Fermo restando che gli accertamenti della commissione prefettizia per verificare la penetrazione capillare della malavita organizzata nelle istituzioni capitoline sono in corso, e che l’indagine della Procura di Roma prosegue su binari del tutto autonomi, nasce un interrogativo inquietante. Sono stati riscontrati inquinamenti mafiosi nell’amministrazione guidata da Gianni Alemanno?

Un dissenso marcato

Per ora un elemento appare evidente. Lo scambio di riflessioni intercorso tra Marino e Pecoraro non riflette esclusivamente una fisiologica dialettica tra istituzioni con compiti distinti se pur paralleli.

Toni e accenti utilizzati lasciano intravedere i contorni di una tensione di natura “politica”. Condensata nella “visione diversa delle cose” di cui parla lo stesso prefetto sul Messaggero.

Il botta e risposta sull’esigenza della scorta a Marino

Una divergenza di opinioni che si è palesata quando Pecoraro ha caldamente consigliato al primo cittadino di smettere di muoversi in bicicletta e dotarsi di una scorta. Troppi, a suo giudizio, i rischi legati a minacce e ostilità della presunta associazione criminale di “Mondo di mezzo” che vede Marino come un ostacolo per i propri affari.

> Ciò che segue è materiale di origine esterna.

### config.mk
export PLATFORM = sky130hd
export DESIGN_NAME = command_buffer_parser_flat
export DESIGN_NICKNAME = d
export VERILOG_FILES = /design/src/hw/rtl/cbp_pkg.sv /design/src/hw/rtl/cbp_if.sv /design/src/hw/rtl/cbp_in_stage.sv /design/src/hw/rtl/cbp_parser.sv /design/src/hw/rtl/command_buffer_parser.sv /design/src/flat_wrapper.sv
export SDC_FILE = /design/constraint.sdc
export NUM_CORES = 1
export LEC_CHECK = 0
export ABC_CLOCK_PERIOD_IN_PS = 4400
export BUFFER_PORTS_ARGS = -buffer_cell sky130_fd_sc_hd__buf_2
export CAP_MARGIN = 20
export CORE_ASPECT_RATIO = 0.7
export CORE_MARGIN = 3
export CORE_UTILIZATION = 24
export CTS_CLUSTER_DIAMETER = 200
export CTS_CLUSTER_SIZE = 16
export DETAILED_ROUTE_END_ITERATION = 8
export GPL_ROUTABILITY_DRIVEN = 0
export PLACE_DENSITY = 0.52
export SLEW_MARGIN = 20
export SYNTH_ARGS = -nofsm -noshare
export SYNTH_HDL_FRONTEND = slang
export SYNTH_SLANG_ARGS = --single-unit
### constraint.sdc
create_clock -name clock -period 4.4 [get_ports clock]
set_input_delay 0.22 -clock clock [delete_from_list [all_inputs] [get_ports clock]]
set_output_delay 0.22 -clock clock [all_outputs]
set_load 0.02 [all_outputs]
### src/hw/rtl/cbp_pkg.sv
package cbp_pkg;

   localparam int unsigned MAX_COMMANDS_DEFAULT = 255;

   localparam int unsigned COUNT_WIDTH = 8;
   localparam int unsigned CHAR_WIDTH  = 7;

   localparam logic [7:0] QUOTE_BYTE = 8'h27;
   localparam logic [7:0] ZERO_BYTE  = 8'h00;
   localparam logic [6:0] SPACE_CHAR = 7'h20;
   localparam logic [6:0] DEL_CHAR   = 7'h7F;
   localparam logic [6:0] NUL_CHAR   = 7'h00;

   localparam logic [1:0] STATUS_PARSING = 2'd0;
   localparam logic [1:0] STATUS_VALID   = 2'd1;
   localparam logic [1:0] STATUS_CORRUPT = 2'd2;

   typedef struct packed {
      logic [7:0] data_byte;
      logic       last_byte;
   } item_type;

   typedef struct packed {
      logic [CHAR_WIDTH-1:0]  text_char;
      logic                   char_valid;
      logic                   command_end;
      logic [1:0]             status;
      logic [COUNT_WIDTH-1:0] cmd_tally;
   } result_type;

endpackage

### src/hw/rtl/cbp_if.sv
interface cbp_req_if;
   logic       valid;
   logic       ready;
   logic [7:0] data_byte;
   logic       last_byte;

   modport source (output valid, output data_byte, output last_byte, input ready);
   modport sink   (input valid, input data_byte, input last_byte, output ready);
endinterface

interface cbp_rsp_if;
   logic                             valid;
   logic                             ready;
   logic [cbp_pkg::CHAR_WIDTH-1:0]   text_char;
   logic                             char_valid;
   logic                             command_end;
   logic [1:0]                       status;
   logic [cbp_pkg::COUNT_WIDTH-1:0]  cmd_tally;

   modport source (output valid, output text_char, output char_valid, output command_end,
                   output status, output cmd_tally, input ready);
   modport sink   (input valid, input text_char, input char_valid, input command_end,
                   input status, input cmd_tally, output ready);
endinterface

### src/hw/rtl/cbp_in_stage.sv
module cbp_in_stage (
   input  logic              clock,
   input  logic              reset,
   cbp_req_if.sink           req_if,
   input  logic              advance,
   output logic              item_valid,
   output cbp_pkg::item_type item
);

   logic              valid_ff;
   logic              valid_in;
   cbp_pkg::item_type item_ff;
   logic              take;

   // Accept a new transaction whenever the stage is empty or drains this cycle.
   assign req_if.ready = !valid_ff || advance;
   assign take         = req_if.valid && req_if.ready;

   always_comb begin
      valid_in = valid_ff;
      if (take) begin
         valid_in = 1'b1;
      end else if (advance) begin
         valid_in = 1'b0;
      end
   end

   always_ff @(posedge clock) begin
      if (reset) begin
         valid_ff <= 1'b0;
      end else begin
         valid_ff <= valid_in;
      end
      if (take) begin
         item_ff.data_byte <= req_if.data_byte;
         item_ff.last_byte <= req_if.last_byte;
      end
   end

   assign item_valid = valid_ff;
   assign item       = item_ff;

endmodule

### src/hw/rtl/cbp_parser.sv
module cbp_parser #(
   parameter int unsigned MAX_COMMANDS = cbp_pkg::MAX_COMMANDS_DEFAULT
) (
   input  logic                clock,
   input  logic                reset,
   input  logic                advance,
   input  cbp_pkg::item_type   item,
   output cbp_pkg::result_type result
);

   typedef enum logic [1:0] {
      PH_BETWEEN,
      PH_INSIDE,
      PH_DONE_OK,
      PH_DONE_BAD
   } phase_type;

   localparam logic [cbp_pkg::COUNT_WIDTH-1:0] COUNT_LIMIT =
      (MAX_COMMANDS > 255) ? 8'd255 : cbp_pkg::COUNT_WIDTH'(MAX_COMMANDS);

   phase_type                       phase_ff, phase_in;
   logic                            cut_ff, cut_in;
   logic                            bad_ff, bad_in;
   logic                            nonempty_ff, nonempty_in;
   logic [cbp_pkg::COUNT_WIDTH-1:0] count_ff, count_in;

   always_comb begin
      logic [6:0] masked;
      logic       closing;

      masked             = item.data_byte[6:0];
      closing            = 1'b0;
      phase_in           = phase_ff;
      cut_in             = cut_ff;
      bad_in             = bad_ff;
      nonempty_in        = nonempty_ff;
      count_in           = count_ff;
      result.text_char   = cbp_pkg::NUL_CHAR;
      result.char_valid  = 1'b0;
      result.command_end = 1'b0;
      result.status      = cbp_pkg::STATUS_PARSING;

      case (phase_ff)
         PH_DONE_OK: begin
            result.status = cbp_pkg::STATUS_VALID;
         end
         PH_DONE_BAD: begin
            result.status = cbp_pkg::STATUS_CORRUPT;
         end
         default: begin
            if (phase_ff == PH_BETWEEN) begin
               if (item.data_byte == cbp_pkg::ZERO_BYTE) begin
                  phase_in = PH_BETWEEN;
               end else if (item.data_byte == cbp_pkg::QUOTE_BYTE) begin
                  result.status = cbp_pkg::STATUS_VALID;
                  phase_in      = PH_DONE_OK;
               end else begin
                  phase_in = PH_INSIDE;
               end
            end

            if (phase_in == PH_INSIDE) begin
               if (item.data_byte == cbp_pkg::QUOTE_BYTE) begin
                  closing = 1'b1;
               end else begin
                  if (!cut_ff) begin
                     if (masked == cbp_pkg::NUL_CHAR) begin
                        cut_in = 1'b1;
                     end else begin
                        result.text_char  = masked;
                        result.char_valid = 1'b1;
                        nonempty_in       = 1'b1;
                        if (masked < cbp_pkg::SPACE_CHAR || masked == cbp_pkg::DEL_CHAR) begin
                           bad_in = 1'b1;
                        end
                     end
                  end
                  if (item.last_byte) begin
                     closing = 1'b1;
                  end
               end
            end

            // Judge the command that closes here, then clear its flags.
            if (closing) begin
               result.command_end = 1'b1;
               if (bad_in || !nonempty_in) begin
                  result.status = cbp_pkg::STATUS_CORRUPT;
                  phase_in      = PH_DONE_BAD;
               end else begin
                  if (count_ff < COUNT_LIMIT) begin
                     count_in = count_ff + 8'd1;
                  end
                  phase_in = PH_BETWEEN;
               end
               cut_in      = 1'b0;
               bad_in      = 1'b0;
               nonempty_in = 1'b0;
            end

            if (item.last_byte && result.status == cbp_pkg::STATUS_PARSING) begin
               result.status = cbp_pkg::STATUS_VALID;
            end
         end
      endcase

      result.cmd_tally = count_in;

      // Region end: drop back to the reset state for the next region.
      if (item.last_byte) begin
         phase_in    = PH_BETWEEN;
         cut_in      = 1'b0;
         bad_in      = 1'b0;
         nonempty_in = 1'b0;
         count_in    = '0;
      end
   end

   always_ff @(posedge clock) begin
      if (reset) begin
         phase_ff    <= PH_BETWEEN;
         cut_ff      <= 1'b0;
         bad_ff      <= 1'b0;
         nonempty_ff <= 1'b0;
         count_ff    <= '0;
      end else if (advance) begin
         phase_ff    <= phase_in;
         cut_ff      <= cut_in;
         bad_ff      <= bad_in;
         nonempty_ff <= nonempty_in;
         count_ff    <= count_in;
      end
   end

endmodule

### src/hw/rtl/command_buffer_parser.sv
// Command buffer parser.
// req_if carries the raw bytes of one command-buffer region in order; last_byte marks
// the final byte of the region. rsp_if returns exactly one result per byte: the command
// character with bit 7 cleared, its valid flag, the end-of-command flag, the buffer
// status (parsing, complete and valid, corrupt) and the saturating command count.
// Both channels move a transaction at a clock edge where valid and ready are high.
// A byte accepted on req_if is registered in the input stage, then evaluated and
// written to the result register as it advances; its result is offered from then on.
// Throughput: one byte per cycle unless rsp_if stalls; the parse step is a handful of
// byte compares and an 8-bit increment between the input register and the result register.
// When the receiver stalls, the result register holds; the input stage still takes one
// more transaction, then req_if.ready drops until the result is taken.
// After a byte with last_byte set, all parse state and the count return to reset values.
// Synchronous reset empties both stages and returns the parser to between-commands.
module command_buffer_parser #(
   parameter int unsigned MAX_COMMANDS = cbp_pkg::MAX_COMMANDS_DEFAULT
) (
   input  logic      clock,
   input  logic      reset,
   cbp_req_if.sink   req_if,
   cbp_rsp_if.source rsp_if
);

   logic                item_valid;
   cbp_pkg::item_type   item;
   cbp_pkg::result_type result;
   logic                advance;
   logic                rsp_valid_ff;
   logic                rsp_valid_in;
   cbp_pkg::result_type rsp_data_ff;

   // Move the held byte forward when the result register is free or drains now.
   assign advance = item_valid && (!rsp_valid_ff || rsp_if.ready);

   cbp_in_stage u_in_stage (
      .clock      (clock),
      .reset      (reset),
      .req_if     (req_if),
      .advance    (advance),
      .item_valid (item_valid),
      .item       (item)
   );

   cbp_parser #(
      .MAX_COMMANDS (MAX_COMMANDS)
   ) u_parser (
      .clock   (clock),
      .reset   (reset),
      .advance (advance),
      .item    (item),
      .result  (result)
   );

   always_comb begin
      rsp_valid_in = rsp_valid_ff;
      if (advance) begin
         rsp_valid_in = 1'b1;
      end else if (rsp_if.ready) begin
         rsp_valid_in = 1'b0;
      end
   end

   always_ff @(posedge clock) begin
      if (reset) begin
         rsp_valid_ff <= 1'b0;
      end else begin
         rsp_valid_ff <= rsp_valid_in;
      end
      if (advance) begin
         rsp_data_ff <= result;
      end
   end

   assign rsp_if.valid       = rsp_valid_ff;
   assign rsp_if.text_char   = rsp_data_ff.text_char;
   assign rsp_if.char_valid  = rsp_data_ff.char_valid;
   assign rsp_if.command_end = rsp_data_ff.command_end;
   assign rsp_if.status      = rsp_data_ff.status;
   assign rsp_if.cmd_tally   = rsp_data_ff.cmd_tally;

endmodule

### src/flat_wrapper.sv
// flat-port wrapper written by rule: the top's interface ports become plain ports
module command_buffer_parser_flat 
#(
   parameter int unsigned MAX_COMMANDS = cbp_pkg::MAX_COMMANDS_DEFAULT
)
  (clock, reset, req_if_valid, req_if_data_byte, req_if_last_byte, req_if_ready, rsp_if_valid, rsp_if_text_char, rsp_if_char_valid, rsp_if_command_end, rsp_if_status, rsp_if_cmd_tally, rsp_if_ready);
  cbp_req_if req_if_i ();
  cbp_rsp_if rsp_if_i ();
  input  logic clock;
  input  logic reset;
  input wire logic [$bits(req_if_i.valid)-1:0] req_if_valid;
  input wire logic [$bits(req_if_i.data_byte)-1:0] req_if_data_byte;
  input wire logic [$bits(req_if_i.last_byte)-1:0] req_if_last_byte;
  output wire logic [$bits(req_if_i.ready)-1:0] req_if_ready;
  output wire logic [$bits(rsp_if_i.valid)-1:0] rsp_if_valid;
  output wire logic [$bits(rsp_if_i.text_char)-1:0] rsp_if_text_char;
  output wire logic [$bits(rsp_if_i.char_valid)-1:0] rsp_if_char_valid;
  output wire logic [$bits(rsp_if_i.command_end)-1:0] rsp_if_command_end;
  output wire logic [$bits(rsp_if_i.status)-1:0] rsp_if_status;
  output wire logic [$bits(rsp_if_i.cmd_tally)-1:0] rsp_if_cmd_tally;
  input wire logic [$bits(rsp_if_i.ready)-1:0] rsp_if_ready;
  assign req_if_i.valid = req_if_valid;
  assign req_if_i.data_byte = req_if_data_byte;
  assign req_if_i.last_byte = req_if_last_byte;
  assign req_if_ready = req_if_i.ready;
  assign rsp_if_valid = rsp_if_i.valid;
  assign rsp_if_text_char = rsp_if_i.text_char;
  assign rsp_if_char_valid = rsp_if_i.char_valid;
  assign rsp_if_command_end = rsp_if_i.command_end;
  assign rsp_if_status = rsp_if_i.status;
  assign rsp_if_cmd_tally = rsp_if_i.cmd_tally;
  assign rsp_if_i.ready = rsp_if_ready;
  command_buffer_parser #(.MAX_COMMANDS(MAX_COMMANDS)) u_core (.clock(clock), .reset(reset), .req_if(req_if_i), .rsp_if(rsp_if_i));
endmodule
==> impl_metrics.ini, run 1 <==
[global_routing]
grtUsageTotal = 0.09331
busiest_layer = met1
grt_pass1_vias = 1285
overflow = 0
antenna_found_initial = 0
use_met3 = 0.03166
grt_max_degree = 23
grt_pass1_wl_mm = 6.768
grt_use_met1 = 0.1421
grt_util_met2 = 0.1185

[yosys]
ys_async_sr_fraction = 0
synthDistinctLibCells = 48
ys_ff_latch = 43
avgSynthCellArea_sq_um = 11.47
synth_flop_cell = edfxtp_1
netlist_instances = 173
yosysWarnings = 0
synth-edff-count = 28
synth_fp_nets = 187
yosysSeqAreaShare = 0.5750
syn-cell-area_sq_mm = 0.001984

[final_layout]
finalNetCount = 222
seq_area_sq_mm = 0.001141
nFillCells = 815
layout-drive-gt1-share = 0.2392
multi_input_area_sq_um = 783.3
antenna_cells = 0
synthToLayoutAreaGrowth_pct = 21.94

[setup_path]
cp.required_ps = 4570
cp_max_fo = 12
path_class = reg -> reg
arrival_ps = 2880
rr_worst_depth = 7
r2r_start = u_core.u_in_stage.item[7]
end_kind = register
crit_path_start_kind = register
rrSetupSlack_ps = 1690
r2r-end = u_core.u_parser.count_ff[5]

[pwr]
cellLeakagePower_nw = 0.9148
power_frac_clock = 0.443
swShare = 0.2142
peakVddDrop_mv = 0.1950
pwr-share-comb = 0.078
powerDensity_mw_per_mm2 = 397.7
p_int_uw = 756.2
p_seq_frac = 0.480
p_sw_uw = 206.1

[clock_network]
clockBufferDepth = 2
clock_sinks = 43
cts.clk_slew.worst_paths_ps = 60
tritoncts = built
holdBufCountCts = 0
cts_inserted_buffers = 5
insertion_delay_ps = 280
htreeDepth = 2
post_cts_resized = 0
post-cts-setup-buffer-count = 0
clk_root_buffer_cell = clkbuf_16

[sta]
skew_ps = 6.261
tightestPinTransition_ps = 446.0
slew_violations = 0
hold_violations = 0
fmax_mhz = 368.4
finalCriticalPeriod_ps = 2714
worst_slack_ps = 1686
maxSlewHeadroom = 0.7016
setup_violations = 0
fin_crit_sh = 0.6168
tns_ps = 0
rsz0062_at_grt = false

[die]
num_io_pins = 34
die_w_um = 114.7
start_util = 0.2500
core_area_sq_mm = 0.007939
fp-row-count = 27
die_area_sq_mm = 0.009412
die_h_um = 82.08

[detailed_routing]
vias = 1448
routedWlPerCell_um = 13.60
final_antenna_net_count = 0
firstDrtPassIters = 4
drt_iter0_drc = 82
viasPerCell = 4.671
routed_wl_mm = 4.217
drcViolationCount = 0

[placement]
hpwl_mm = 3.063
post-place-ws_ps = 1706
numPortBuffers = 33

[min_path]
hp-class = in -> reg
holdPathStages = 1
hold_start = req_if_data_byte[2]
hold_end = u_core.u_in_stage.item[3]

[run_status]
status = complete, no violations

[run]
cap_violations = 0
## critical path, stage by stage (launching register included)
cell and delay, ps:
edfxtp_1 520, nor4_4 470, a21oi_1 140, o32ai_2 310
o211a_1 410, nand2b_4 150, o311a_1 350, a221o_1 250
## sequential cells by signal (all words and copies together) (netlist names)
signal / cells
u_core.u_parser.nonempty_ff: 1
u_core.u_parser.phase_ff: 2
u_core.rsp_if.valid: 1
u_core.u_parser.count_ff: 8
u_core.rsp_if.status: 2
u_core.rsp_if.text_char: 7
u_core.rsp_if.cmd_tally: 8
u_core.rsp_if.char_valid: 1
u_core.u_in_stage.item_valid: 1
u_core.u_in_stage.item: 9
u_core.rsp_if.command_end: 1
u_core.u_parser.cut_ff: 1
u_core.u_parser.bad_ff: 1
## routing by layer
layer / up-vias / share of wire
met5: - / 0
met4: 0 / 0.0055
met3: 4 / 0.060
met2: 34 / 0.39
met1: 680 / 0.55
li1: 730 / -
## cell type report
| type | instances | share of cell area |
|---|---|---|
| clock buffer | 6 | 0.05739 |
| clock inverter | 2 | 0.01448 |
| inverter | 6 | 0.009307 |
| multi-input combinational | 118 | 0.3237 |
| sequential | 43 | 0.4716 |
| tap | 101 | 0.05222 |
| timing repair buffer | 34 | 0.07135 |
## cell families (layout without fill, tap and decap cells)
family,count (synthesis),count (layout),share of synthesized area
XOR/XNOR,4,4,0.01766
flip-flops,43,43,0.5750
multiplexers,1,1,0.005674
adder cells (fa/ha/maj),1,1,0.006304
buffers and inverters,12,48,0.03026
AO/OA/AOI/OAI,42,42,0.1665
AND/OR/NAND/NOR,70,70,0.1986
## placed cells by master (no fill, tap or decap), drive strengths merged, types with 2 or more instances in the layout
cell type,Yosys,routed
nor2b,3,3
xor2,3,3
o211ai,2,2
dfxtp,15,15
and3,4,4
a22o,2,2
buf,2,34
and2,11,11
a221oi,2,2
nor4,3,3
inv,5,5
a32oi,3,3
o22ai,2,2
nand2,13,13
nor3,6,6
or4,4,4
a21o,3,3
edfxtp,28,28
a31oi,4,4
nor2,16,16
a221o,2,2
a21oi,7,7
nand3,2,2
clkbuf,4,6
clkinv,1,2
o21ai,6,6
nand2b,4,4
## synth_stat cells (2+ instances only)
| library cell | instances | share of area |
|---|---|---|
| xor2_1 | 3 | 0.013 |
| dfxtp_1 | 15 | 0.15 |
| a32oi_1 | 3 | 0.013 |
| nor2_1 | 16 | 0.030 |
| nand2_1 | 13 | 0.025 |
| nand3_1 | 2 | 0.0050 |
| nor2b_1 | 3 | 0.0095 |
| and3_1 | 4 | 0.013 |
| a21o_1 | 3 | 0.011 |
| a221o_1 | 2 | 0.010 |
| edfxtp_1 | 28 | 0.42 |
| nand2b_1 | 3 | 0.0095 |
| o211ai_1 | 2 | 0.0076 |
| buf_6 | 2 | 0.011 |
| inv_1 | 5 | 0.0095 |
| a221oi_1 | 2 | 0.0088 |
| or4_1 | 3 | 0.011 |
| clkbuf_1 | 4 | 0.0076 |
| o21ai_0 | 5 | 0.013 |
| o22ai_1 | 2 | 0.0063 |
| and2_1 | 11 | 0.035 |
| nor3_1 | 6 | 0.015 |
| a31oi_1 | 4 | 0.013 |
| nor4_1 | 2 | 0.0063 |
| a21oi_1 | 7 | 0.018 |
## stage by stage
step	instances	total power [mW]	hold slack, ps	utilization	instance area [sq um]
2_1_floorplan	173	0.5215	318.9	-	1984
3_3_place_gp	302	0.5448	398.9	0.2829	2246
3_5_place_dp	302	0.5457	398.7	0.2829	2246
4_1_cts	310	0.9752	107.1	0.3048	2420
5_1_grt	310	1.005	109.1	0.3048	2420
6_report	310	0.9623	114.0	0.3048	2420
## power groups by stage
stage / logic [mW] / clock network (mW) / registers [mW]
floorplan: 0.0435 / 0 / 0.478
global placement: 0.0745 / 0 / 0.470
detailed placement: 0.0752 / 0 / 0.471
CTS: 0.0753 / 0.438 / 0.462
global route: 0.0832 / 0.458 / 0.464
finish: 0.0747 / 0.426 / 0.462
## worst max-delay path by stage
stage	startpoint	end	slack (ps)	depth (start not counted)
after global placement	u_core.u_in_stage.item[7]	u_core.u_parser.count_ff[5]	1740	7
final	u_core.u_in_stage.item[7]	u_core.u_parser.count_ff[5]	1690	7
after global routing	u_core.u_in_stage.item[7]	u_core.u_parser.count_ff[5]	1450	7
after CTS	u_core.u_in_stage.item[7]	u_core.u_parser.count_ff[5]	1700	7
after floorplan	u_core.u_in_stage.item[1]	u_core.u_parser.count_ff[5]	1870	9
after detailed placement	u_core.u_in_stage.item[7]	u_core.u_parser.count_ff[5]	1710	7
Note: power is estimated with default switching activity, not from simulation.
==> inputs of run 2 (changes only) <==
--- a/config.mk
+++ b/config.mk
@@ -5,7 +5,8 @@
 export SDC_FILE = /design/constraint.sdc
 export NUM_CORES = 1
 export LEC_CHECK = 0
-export ABC_CLOCK_PERIOD_IN_PS = 4400
+export ABC_AREA = 1
+export ABC_CLOCK_PERIOD_IN_PS = 2200
 export BUFFER_PORTS_ARGS = -buffer_cell sky130_fd_sc_hd__buf_2
 export CAP_MARGIN = 20
 export CORE_ASPECT_RATIO = 0.7
@@ -15,7 +16,7 @@
 export CTS_CLUSTER_SIZE = 16
 export DETAILED_ROUTE_END_ITERATION = 8
 export GPL_ROUTABILITY_DRIVEN = 0
-export PLACE_DENSITY = 0.52
+export PLACE_DENSITY = 0.53
 export SLEW_MARGIN = 20
 export SYNTH_ARGS = -nofsm -noshare
 export SYNTH_HDL_FRONTEND = slang
==> constraint.sdc (replaced) <==
create_clock -name clock -period 2.2 [get_ports clock]
set_input_delay 0.11 -clock clock [delete_from_list [all_inputs] [get_ports clock]]
set_output_delay 0.11 -clock clock [all_outputs]
set_load 0.02 [all_outputs]
==> run 2 against run 1 <==
Compared with the run above: sequential power grew 100%; via count grew 13%; fmax grew 31%; final cell count grew 30%; largest cell class unchanged; setup slack lost 1600 ps; sequential share of layout area shrank 4.6 points; count of clock-buffer cells in the layout grew 1.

Esortazioni cui il sindaco ha risposto in modo piccato confermando la volontà di spostarsi sulle due ruote: “Se non vi è pericolo non ne ho bisogno. Il Prefetto non è mio padre”.

Lo scontro sulle nozze gay

Altra pagina rilevante di un conflitto che non accenna a placarsi risale a fine ottobre. Quando, con un tempismo repentino in ossequio alle direttive di Angelino Alfano, Pecoraro ha trasmesso a Marino un atto per l’annullamento di 16 matrimoni gay realizzati all’estero.

Nozze che il cardiochirurgo aveva deciso di trascrivere in appositi registri del Campidoglio, in nome della libertà e dignità delle unioni tra persone omosessuali.

Nessun pericolo per i prefetti

È difficile prevedere cosa il prefetto di Roma proporrà al capo del Viminale, suo superiore gerarchico. E se le due più importanti istituzioni capitoline troveranno un punto di incontro sui dossier che li dividono. Forse è questa la strada obbligata, soprattutto se Giunta e Consiglio comunale eviteranno lo scioglimento.

Tanto più che il governo guidato da Matteo Renzi, nonostante i proclami di riforme liberali, ha archiviato l’idea cara a Luigi Einaudi di abrogare la figura dei prefetti.

Simbolo ai suoi occhi di “una macchina centralizzata e burocratica che toglie agli eletti la responsabilità di amministrare i problemi locali”. E che pertanto “non è compatibile con l’auto-governo democratico”.